[Stored dataset items]

`config.mk`:
```
export PLATFORM = sky130hd
export DESIGN_NAME = axis_burst_buffer
export DESIGN_NICKNAME = d
export VERILOG_FILES = /design/src/rtl/axis_burst_buffer.sv
export SDC_FILE = /design/constraint.sdc
export NUM_CORES = 2
export LEC_CHECK = 0
export CORE_MARGIN = 2
export CORE_UTILIZATION = 50
export CTS_CLUSTER_DIAMETER = 60
export DETAILED_ROUTE_END_ITERATION = 10
export GPL_TIMING_DRIVEN = 0
export PLACE_DENSITY_LB_ADDON = 0.2
export SLEW_MARGIN = 25
export SYNTH_ARGS = -nofsm -noshare
export SYNTH_HDL_FRONTEND = slang
export SYNTH_SLANG_ARGS = --single-unit
```
`constraint.sdc`:
```
create_clock -name clk40 -period 7 [get_ports clk40]
set_input_delay 0.7 -clock clk40 [delete_from_list [all_inputs] [get_ports clk40]]
set_output_delay 0.7 -clock clk40 [all_outputs]
set_load 0.005 [all_outputs]
```
`src/rtl/axis_burst_buffer.sv`:
```
// axis_burst_buffer
//
// Per-lane buffer between the lane splitter and the DMA fabric. Stores a
// valid-only 32-bit input stream in a first-word-fall-through FIFO and
// re-emits it as a backpressured AXI4-Stream in fixed-length bursts framed
// with TLAST. Words arriving while the FIFO is full are dropped and counted.
//
// Optional feature: define AXIS_BURST_BUFFER_FLUSH_EN to let 'flush' drain a
// partial burst while idle. Without the macro, 'flush' is ignored.
//
// Parameters:
//   DEPTH      FIFO depth in words (power of two, 4..1024)
//   BURST_LEN  words per burst (2..DEPTH)
//
// Ports:
//   clk40           sole clock
//   rstb            asynchronous active-low reset
//   S_AXIS_TDATA    input word
//   S_AXIS_TVALID   input valid (source never stalls)
//   M_AXIS_TDATA    output word, 0 while M_AXIS_TVALID is low
//   M_AXIS_TVALID   output valid
//   M_AXIS_TREADY   downstream ready
//   M_AXIS_TLAST    last word of a burst
//   flush           level request to drain a partial burst
//   fill_level      words stored and not yet accepted downstream
//   overflow_count  saturating count of dropped input words
`timescale 1ns/1ps

module axis_burst_buffer #(
    parameter int unsigned DEPTH     = 64,
    parameter int unsigned BURST_LEN = 16
) (
    input  logic                   clk40,
    input  logic                   rstb,
    input  logic [31:0]            S_AXIS_TDATA,
    input  logic                   S_AXIS_TVALID,
    output logic [31:0]            M_AXIS_TDATA,
    output logic                   M_AXIS_TVALID,
    input  logic                   M_AXIS_TREADY,
    output logic                   M_AXIS_TLAST,
    input  logic                   flush,
    output logic [$clog2(DEPTH):0] fill_level,
    output logic [15:0]            overflow_count
);

    localparam int unsigned        AddrW     = $clog2(DEPTH);
    localparam logic [AddrW:0]     FillFull  = (AddrW+1)'(DEPTH);
    localparam logic [AddrW:0]     FillBurst = (AddrW+1)'(BURST_LEN);
    localparam logic [AddrW:0]     FillOne   = (AddrW+1)'(1);
    localparam logic [AddrW:0]     FillTwo   = (AddrW+1)'(2);
    localparam logic [AddrW-1:0]   PtrOne    = AddrW'(1);

    typedef enum logic {StIdle, StBurst} state_e;

    state_e            state_q;
    logic              valid_q;
    logic              last_q;
    logic [AddrW:0]    beat_q;
    logic [AddrW:0]    blen_q;
    logic [AddrW:0]    fill_q;
    logic [AddrW-1:0]  wr_ptr_q;
    logic [AddrW-1:0]  rd_ptr_q;
    logic [15:0]       ovf_q;
    logic [31:0]       mem [DEPTH];

    logic wr_en;
    logic rd_en;
    logic drop;

    // Full check uses the registered level, so a same-cycle read never frees
    // room for the incoming word.
    always_comb begin
        wr_en = S_AXIS_TVALID && (fill_q != FillFull);
        drop  = S_AXIS_TVALID && (fill_q == FillFull);
        rd_en = valid_q && M_AXIS_TREADY;
    end

    always_ff @(posedge clk40) begin
        if (wr_en) begin
            mem[wr_ptr_q] <= S_AXIS_TDATA;
        end
    end

    always_ff @(posedge clk40 or negedge rstb) begin
        if (!rstb) begin
            wr_ptr_q <= '0;
            rd_ptr_q <= '0;
            fill_q   <= '0;
            ovf_q    <= '0;
        end else begin
            if (wr_en) begin
                wr_ptr_q <= wr_ptr_q + PtrOne;
            end
            if (rd_en) begin
                rd_ptr_q <= rd_ptr_q + PtrOne;
            end
            if (wr_en && !rd_en) begin
                fill_q <= fill_q + FillOne;
            end else if (!wr_en && rd_en) begin
                fill_q <= fill_q - FillOne;
            end
            if (drop && (ovf_q != 16'hFFFF)) begin
                ovf_q <= ovf_q + 16'd1;
            end
        end
    end

    // Burst framing. A burst only starts once all its words are stored, so
    // TVALID can stay high for the whole burst. The idle cycle after TLAST is
    // inherent: the start condition is only evaluated in StIdle.
    always_ff @(posedge clk40 or negedge rstb) begin
        if (!rstb) begin
            state_q <= StIdle;
            valid_q <= 1'b0;
            last_q  <= 1'b0;
            beat_q  <= '0;
            blen_q  <= '0;
        end else begin
            unique case (state_q)
                StIdle: begin
                    if (fill_q >= FillBurst) begin
                        state_q <= StBurst;
                        valid_q <= 1'b1;
                        last_q  <= 1'b0;
                        beat_q  <= '0;
                        blen_q  <= FillBurst;
                    end
`ifdef AXIS_BURST_BUFFER_FLUSH_EN
                    else if (flush && (fill_q != '0)) begin
                        state_q <= StBurst;
                        valid_q <= 1'b1;
                        last_q  <= (fill_q == FillOne);
                        beat_q  <= '0;
                        blen_q  <= fill_q;
                    end
`endif
                end
                StBurst: begin
                    if (rd_en) begin
                        if (last_q) begin
                            state_q <= StIdle;
                            valid_q <= 1'b0;
                            last_q  <= 1'b0;
                        end else begin
                            beat_q <= beat_q + FillOne;
                            // Next beat is last when beat_q+1 == blen_q-1.
                            last_q <= ((beat_q + FillTwo) == blen_q);
                        end
                    end
                end
                default: begin
                    state_q <= StIdle;
                    valid_q <= 1'b0;
                    last_q  <= 1'b0;
                end
            endcase
        end
    end

`ifndef AXIS_BURST_BUFFER_FLUSH_EN
    logic unused_flush;
    assign unused_flush = flush;
`endif

    assign M_AXIS_TVALID  = valid_q;
    assign M_AXIS_TLAST   = last_q;
    assign M_AXIS_TDATA   = valid_q ? mem[rd_ptr_q] : 32'd0;
    assign fill_level     = fill_q;
    assign overflow_count = ovf_q;

endmodule

```
==> After elaboration in Yosys (flattened, before gate mapping) <==
Memories as Yosys holds them, arrays and structs flattened.
Index checks and enable logic that the tools add are counted.
{ "classes": {"add_sub_neg": 7, "order_cmp": 1, "eq_ne": 8, "n_mux": 21, "n_bitwise": 1, "n_reduce_logical": 13} }
{ "op_table": {"columns": ["op", "count"], "rows": [
  ["7-bit two-way mux", 5],
  ["32-bit two-way mux", 1],
  ["16-bit by 1-bit adder with 16-bit output, second input constant", 1],
  ["16-bit inequality test, second input constant", 1],
  ["7-bit by 1-bit adder with 7-bit output, second input constant", 2],
  ["7-bit case mux with 2 select lines", 1],
  ["6-bit by 1-bit adder with 6-bit output, second input constant", 2],
  ["1-bit two-way mux", 11],
  ["7-bit by 2-bit adder with 7-bit output, second input constant", 1],
  ["7-bit by 5-bit == test with 1-bit output", 1],
  ["7-bit == test, second input constant", 1],
  ["7-bit by 5-bit greater-or-equal comparator with 1-bit output, second input constant", 1],
  ["7-bit inequality test, second input constant", 1],
  ["7-bit by 1-bit subtractor with 7-bit output, second input constant", 1],
  ["1-bit logical AND", 6],
  ["1-bit case mux with 2 select lines", 3],
  ["3-bit AND reduction", 2],
  ["2-bit by 1-bit inequality test with 1-bit output, second input constant", 2],
  ["2-bit inequality test, second input constant", 2],
  ["2-bit AND reduction", 2],
  ["1-bit logical NOT", 2],
  ["2-bit nonzero test", 1],
  ["1-bit inverter", 1]
]} }
{ "totals": {"regBits": 46, "ramBits": 2048, "in_bits": 37, "out_inout_bits": 57, "word_cells": 61, "n_memories": 1} }
{ "mem_list": {"columns": ["name", "words", "width", "rd", "rd_ports_with_merged_regs", "wr", "line_no", "rtl"], "rows": [
  ["mem", 64, 32, 1, 0, 1, "64", "logic [31:0] mem [DEPTH];"]
]} }

==> Longest topological paths before layout <==
{ "logic_depth": {"ltp_word": 6, "depth_mapped": 11, "mapped_depth_nobuf": 10} }

==> Least setup slack after synthesis <==
OpenSTA, ideal clock, no wires.
{ "synth_timing": {"path_type": "in2reg", "from": "input port S_AXIS_TVALID", "to": "memory mem[59][0] (enable)", "setup_time_ns": 0.421, "arrival_time_ns": 3.057, "required_ns": 6.579, "setup_slack_ns": 3.522, "path_stages": 5, "n_path_buf": 1, "cell_sequence": "a21boi_0 -> clkbuf_1 -> nor2b_1 -> nand3_1 -> nor2_1"} }
{ "synth_between": {"elab_chain_len": 3} }
{ "synth_rtl": {"columns": ["item", "line_no", "rtl"], "rows": [
  ["start: declaration", "36", "input logic S_AXIS_TVALID,"],
  ["1-bit logical AND", "73", "wr_en = S_AXIS_TVALID && (fill_q != FillFull);"],
  ["named net wr_en", "66", "logic wr_en;"],
  ["1-bit two-way mux", "79", "if (wr_en) begin"],
  ["1-bit two-way mux (implied by the code)", "80", "mem[wr_ptr_q] <= S_AXIS_TDATA;"],
  ["end: declaration", "64", null]
]} }
The timed path passes the listed nets, and every way through them passes these cells.

==> Worst setup path after layout <==
{ "layout_timing": {"from": "register rd_ptr_q[4]", "to": "output port M_AXIS_TDATA[29]"} }
{ "layout_between": {"elab_chain_len": 2} }
{ "layout_rtl": {"columns": ["item", "line_no", "rtl"], "rows": [
  ["start: declaration", "62", "logic [AddrW-1:0] rd_ptr_q;"],
  ["start signal: assignment", "95", "rd_ptr_q <= rd_ptr_q + PtrOne;"],
  ["memory read 64 x 32 bit", null, null],
  ["32-bit two-way mux", "167", "assign M_AXIS_TDATA = valid_q ? mem[rd_ptr_q] : 32'd0;"],
  ["end: declaration", "37", "output logic [31:0] M_AXIS_TDATA,"]
]} }
No other way between the ends.

==> run metrics <==
status=completed; drt via density=6.55; Switching Share=0.340; DRT antenna net count=0; Top FF cell, synth=edfxtp_1; I/O pin cnt=94; Row Count=approximately 150; Gate power share=0.336; CTS Root Cell=clkbuf_16; largest net degree at the start of global routing=65; Area Growth Syn to Fin=18.1%; Setup crit end kind=output pin; RSZ-0062 raised after global routing=false; Filler cells=approximately 11000; CTS tree=yes; die height=405 um; asr flop ratio synth=0.0220; Seq/Total Area, Yosys=0.778; Gate Count Post-Synth=3631; H-tree levels=4; syn_area_per_cell=about 22 um^2; slowest cell on the critical path=clkbuf_1; hold buffer count at CTS=1; Die X=between 400 and 500 um; Final WS setup=between 500 and 600 ps; Tcrit/Tclk final=0.919; Clock Latency Late Sink=about 850 ps; # clock sinks=roughly 2100; Num CTS Buffers=210; syn_nets=between 3000 and 4000; final setup vio count=0; final wirelength=241000 um; Worst-Margin Slew=about 1200 ps; initial antenna violation count=8; largest area contributor in the netlist=edfxtp_1; CP most frequent cell=clkbuf_1; max-cap viol count=0; clock skew=approximately 64 ps; WL/cell=roughly 37 um; Reg clk slew, reported paths=70 ps; vias in the first global route=41100; YS warnings=0; smallest hold slack=between 100 and 150 ps; distinct cell type count after synthesis=66; DRT Pass-1 Iters=6; RD Place Congestion=~0.88; CP Launch Type=flop; Post-Place Worst Slack=between 1500 and 2000 ps; Slew Viols, Final=0; clock power share=0.291; Crit path arrival time=between 5000 and 6000 ps; Util after Layout=0.594; Cell Area, Synth=about 81000 um^2; CTS Buffer Depth=3; CP delay by family, top=buffers and inverters; PostCTS Resize Cnt=0; nets@finish=4140; initial drt markers=7121; Congestion Overflow GR=0; Port Buf Inserts=92; minimum clock period=6430 ps; Cell Area, Placed=approximately 90000 um^2; DRC Markers=0; non-filler instance count after layout=6430; Critical Path RT=between 6000 and 7000 ps; Hold Path Class=in2reg; # placed instances=~6000; first-pass GRT wire length=330000 um; pwr/cell area=407 nW/um^2; fraction of layout cells with a size suffix above 1=0.278; Crit Path Category=reg2out; Slew headroom=0.200; leakage power=around 30 nW; CP Max Fanout=10; Initial Utilization=0.503; Post-synth EDFFs=between 2000 and 2500; f_max=between 150 and 200 MHz; Total Routing Usage GR=0.296; Finished Cell Area=approximately 95000 um^2; worst-path cell chain=clkbuf_1, nor2_1, nand2_1, clkbuf_1, o221ai_1, a21oi_1, a22o_1, clkdlybuf4s50_1; Seq pwr share=0.373; Setup TNS Final=0 ps; Post-CTS Setup Inserts=0; switching pwr=approximately 13 mW; crit path buf inv count=3; Slowest Stage Delay on Critical Path=910 ps; Die Footprint=164000 um^2; Max VDD drop=approximately 320 uV; DP Wirelength=roughly 160000 um; core area=between 150000 and 200000 um^2; Area contributors post-synth=edfxtp_1 76%, mux4_2 13%, mux2i_1 2.1%, dfrtp_1 1.4%, a211oi_1 0.50%; total power=~39 mW; final hold vios=0; Synth top area share=0.764; Yosys reg bits=2094; via count=~42000; Internal Power=25.5 mW
## final cells by class
| class | count | area (um^2) | area share |
|---|---|---|---|
| tap | 2160 | 2700 | 0.0284 |
| multi-input combinational | 1327 | 17300 | 0.182 |
| sequential | 2094 | 62700 | 0.659 |
| timing repair buffer | 246 | 4450 | 0.0467 |
| inverter | 8 | 30.0 | 0.000316 |
| antenna | 2 | 5.00 | 0.0000526 |
| clock buffer | 253 | 5480 | 0.0576 |
| buffer | 202 | 1090 | 0.0115 |
| clock inverter | 138 | 1430 | 0.0150 |
## power groups by stage
stage	sequential (mW)	combinational, mW	clock [mW]
after floorplan	14.7	6.76	0
after global placement	14.7	12.2	0
after detailed placement	14.7	12.8	0
after CTS	14.4	12.8	11.3
after global routing	14.4	13.3	11.8
final	14.4	13.0	11.3
## synth_stat cells, types with 26 or more instances
| cell type | number |
|---|---|
| a211oi_1 | 54 |
| a21oi_1 | 30 |
| a221oi_1 | 26 |
| buf_2 | 71 |
| buf_4 | 30 |
| clkbuf_1 | 78 |
| dfrtp_1 | 46 |
| edfxtp_1 | 2048 |
| mux2i_1 | 171 |
| mux4_2 | 476 |
| nand2_1 | 60 |
| nand3_1 | 27 |
| nor2_1 | 103 |
| o21ai_0 | 52 |
| o221ai_1 | 29 |
| o22ai_1 | 64 |
| xnor2_1 | 29 |
## cells by family after synthesis
group / Yosys count / share of synthesized area
adder cells (fa/ha/maj): 14 / 0.00227
AO/OA/AOI/OAI: 331 / 0.0289
multiplexers: 658 / 0.156
buffers and inverters: 210 / 0.0137
flip-flops: 2094 / 0.778
AND/OR/NAND/NOR: 288 / 0.0171
XOR/XNOR: 36 / 0.00392
## path summary, 6_finish.rpt
| check | startpoint | to | slack [ps] | cells past startpoint |
|---|---|---|---|---|
| min in group asynchronous | rstb | overflow_count[9] | 420 | 2 |
| worst max-delay path | rd_ptr_q[4] | M_AXIS_TDATA[29] | 570 | 8 |
| worst max register to register | fill_level[6] | mem[30][18] | 3060 | 7 |
| max in group asynchronous | rstb | wr_ptr_q[1] | 6130 | 2 |
| worst min-delay path | S_AXIS_TDATA[6] | mem[14][6] | 120 | 1 |
| worst min register to register | blen_q[4] | blen_q[4] | 490 | 1 |
## layer usage
metal	vias to the layer above	GRT usage	routed length, um
met1	22300	0.411	89900
met5	-	0	0
met3	556	0.0724	28200
met2	2871	0.444	109000
met4	0	0.146	13900
li1	16300	-	-
## placed cells by master, fill, tap and decap left out, types with 59 or more instances in the layout
| master | instances |
|---|---|
| buf_12 | 63 |
| mux4_2 | 476 |
| o22ai_1 | 64 |
| buf_2 | 84 |
| edfxtp_1 | 2048 |
| nor2_4 | 64 |
| nand2_1 | 60 |
| buf_16 | 83 |
| clkbuf_1 | 104 |
| clkdlybuf4s50_1 | 59 |
| clkbuf_16 | 213 |
| mux2i_1 | 171 |
## sequential cells by signal, summed over array words and instances (netlist names)
name / count
mem: 2048
overflow_count: 16
beat_q: 7
fill_level: 7
rd_ptr_q: 6
wr_ptr_q: 6
M_AXIS_TLAST: 1
M_AXIS_TVALID: 1
blen_q: 1
state_q: 1
Power figures use the tool's default switching activity.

EXERCISE BRIEF
All that belongs in the answer is the run of lines above from the line containing "buf_2 | 71 |" through the line containing "overflow_count[9] | 420 | 2 |", exactly as written.

PROBLEM SOLUTION
| buf_2 | 71 |
| buf_4 | 30 |
| clkbuf_1 | 78 |
| dfrtp_1 | 46 |
| edfxtp_1 | 2048 |
| mux2i_1 | 171 |
| mux4_2 | 476 |
| nand2_1 | 60 |
| nand3_1 | 27 |
| nor2_1 | 103 |
| o21ai_0 | 52 |
| o221ai_1 | 29 |
| o22ai_1 | 64 |
| xnor2_1 | 29 |
## cells by family after synthesis
group / Yosys count / share of synthesized area
adder cells (fa/ha/maj): 14 / 0.00227
AO/OA/AOI/OAI: 331 / 0.0289
multiplexers: 658 / 0.156
buffers and inverters: 210 / 0.0137
flip-flops: 2094 / 0.778
AND/OR/NAND/NOR: 288 / 0.0171
XOR/XNOR: 36 / 0.00392
## path summary, 6_finish.rpt
| check | startpoint | to | slack [ps] | cells past startpoint |
|---|---|---|---|---|
| min in group asynchronous | rstb | overflow_count[9] | 420 | 2 |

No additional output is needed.